Give again, word for word, each line from the top of the listing through the line that holds "after detailed placement: 102 / 1420 / 0".

______________________________

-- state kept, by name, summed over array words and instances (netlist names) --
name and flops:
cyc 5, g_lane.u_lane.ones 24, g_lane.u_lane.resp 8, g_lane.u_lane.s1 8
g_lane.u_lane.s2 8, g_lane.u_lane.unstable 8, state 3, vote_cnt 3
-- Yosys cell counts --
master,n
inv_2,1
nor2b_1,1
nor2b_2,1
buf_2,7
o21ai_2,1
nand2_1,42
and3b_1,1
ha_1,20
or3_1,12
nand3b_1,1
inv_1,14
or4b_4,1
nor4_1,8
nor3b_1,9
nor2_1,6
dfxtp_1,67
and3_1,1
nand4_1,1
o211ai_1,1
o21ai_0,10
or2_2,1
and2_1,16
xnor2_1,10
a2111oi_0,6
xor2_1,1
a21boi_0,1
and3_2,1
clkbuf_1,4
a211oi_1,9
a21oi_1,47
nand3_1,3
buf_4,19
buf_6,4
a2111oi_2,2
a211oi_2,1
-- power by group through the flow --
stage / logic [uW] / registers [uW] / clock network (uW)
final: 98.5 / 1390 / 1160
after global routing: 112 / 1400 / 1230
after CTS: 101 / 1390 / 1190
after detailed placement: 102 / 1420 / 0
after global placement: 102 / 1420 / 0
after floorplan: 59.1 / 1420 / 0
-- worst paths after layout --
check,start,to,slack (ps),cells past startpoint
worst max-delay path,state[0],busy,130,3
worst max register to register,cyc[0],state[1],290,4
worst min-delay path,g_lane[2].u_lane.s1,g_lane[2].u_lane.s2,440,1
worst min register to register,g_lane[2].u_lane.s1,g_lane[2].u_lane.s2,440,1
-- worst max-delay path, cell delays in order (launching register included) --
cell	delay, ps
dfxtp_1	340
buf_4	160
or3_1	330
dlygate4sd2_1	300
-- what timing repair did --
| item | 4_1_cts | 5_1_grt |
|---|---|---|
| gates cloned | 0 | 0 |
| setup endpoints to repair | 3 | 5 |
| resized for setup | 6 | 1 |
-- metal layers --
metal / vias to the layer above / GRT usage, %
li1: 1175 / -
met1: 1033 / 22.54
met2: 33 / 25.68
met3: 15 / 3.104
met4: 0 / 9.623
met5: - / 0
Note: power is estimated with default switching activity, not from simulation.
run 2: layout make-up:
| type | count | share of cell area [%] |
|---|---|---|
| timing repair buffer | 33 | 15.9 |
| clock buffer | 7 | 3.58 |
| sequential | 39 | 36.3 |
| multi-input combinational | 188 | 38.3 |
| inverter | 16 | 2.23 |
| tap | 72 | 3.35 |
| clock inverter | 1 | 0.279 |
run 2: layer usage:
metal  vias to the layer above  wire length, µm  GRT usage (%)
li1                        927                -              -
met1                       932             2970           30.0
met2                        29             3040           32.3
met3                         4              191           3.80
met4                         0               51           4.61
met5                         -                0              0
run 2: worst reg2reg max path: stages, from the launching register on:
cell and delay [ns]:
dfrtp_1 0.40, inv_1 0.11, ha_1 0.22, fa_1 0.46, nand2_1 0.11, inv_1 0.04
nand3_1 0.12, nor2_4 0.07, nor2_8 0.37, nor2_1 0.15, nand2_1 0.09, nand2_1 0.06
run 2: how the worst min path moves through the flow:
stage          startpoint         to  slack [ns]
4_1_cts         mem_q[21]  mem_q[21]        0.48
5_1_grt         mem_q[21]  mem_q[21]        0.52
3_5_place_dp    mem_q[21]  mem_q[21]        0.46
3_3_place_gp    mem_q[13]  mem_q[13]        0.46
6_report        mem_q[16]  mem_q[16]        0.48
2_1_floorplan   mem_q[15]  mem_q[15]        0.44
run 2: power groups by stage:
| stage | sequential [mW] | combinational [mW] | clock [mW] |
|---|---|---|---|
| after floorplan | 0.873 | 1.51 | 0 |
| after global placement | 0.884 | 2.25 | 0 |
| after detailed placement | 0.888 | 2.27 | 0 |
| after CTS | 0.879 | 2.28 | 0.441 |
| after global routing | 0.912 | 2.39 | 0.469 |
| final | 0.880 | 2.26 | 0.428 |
===== config.mk =====
export PLATFORM = sky130hd
export DESIGN_NAME = sram_axi_bridge_mc_flat
export DESIGN_NICKNAME = d
export VERILOG_FILES = /design/src/rtl/sram_axi_bridge_mc_if.sv /design/src/rtl/sram_axi_bridge_mc.sv /design/src/flat_wrapper.sv
export SDC_FILE = /design/constraint.sdc
export NUM_CORES = 1
export LEC_CHECK = 0
export ABC_AREA = 1
export BUFFER_PORTS_ARGS = -buffer_cell sky130_fd_sc_hd__buf_2
export CAP_MARGIN = 0
export CORE_AREA = 3 3 145 147
export DETAILED_ROUTE_END_ITERATION = 10
export DIE_AREA = 0 0 148 150
export GPL_TIMING_DRIVEN = 0
export MAX_ROUTING_LAYER = met4
export PLACE_DENSITY = 0.68
export SLEW_MARGIN = 20
export SYNTH_ARGS = -nofsm -noshare
export SYNTH_HDL_FRONTEND = slang
export SYNTH_SLANG_ARGS = --single-unit

===== constraint.sdc =====
create_clock -name clk -period 4.45 [get_ports clk]
set_input_delay 0.445 -clock clk [delete_from_list [all_inputs] [get_ports clk]]
set_output_delay 0.445 -clock clk [all_outputs]
set_load 0.05 [all_outputs]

______________________________

Response to this task:
-- state kept, by name, summed over array words and instances (netlist names) --
name and flops:
cyc 5, g_lane.u_lane.ones 24, g_lane.u_lane.resp 8, g_lane.u_lane.s1 8
g_lane.u_lane.s2 8, g_lane.u_lane.unstable 8, state 3, vote_cnt 3
-- Yosys cell counts --
master,n
inv_2,1
nor2b_1,1
nor2b_2,1
buf_2,7
o21ai_2,1
nand2_1,42
and3b_1,1
ha_1,20
or3_1,12
nand3b_1,1
inv_1,14
or4b_4,1
nor4_1,8
nor3b_1,9
nor2_1,6
dfxtp_1,67
and3_1,1
nand4_1,1
o211ai_1,1
o21ai_0,10
or2_2,1
and2_1,16
xnor2_1,10
a2111oi_0,6
xor2_1,1
a21boi_0,1
and3_2,1
clkbuf_1,4
a211oi_1,9
a21oi_1,47
nand3_1,3
buf_4,19
buf_6,4
a2111oi_2,2
a211oi_2,1
-- power by group through the flow --
stage / logic [uW] / registers [uW] / clock network (uW)
final: 98.5 / 1390 / 1160
after global routing: 112 / 1400 / 1230
after CTS: 101 / 1390 / 1190
after detailed placement: 102 / 1420 / 0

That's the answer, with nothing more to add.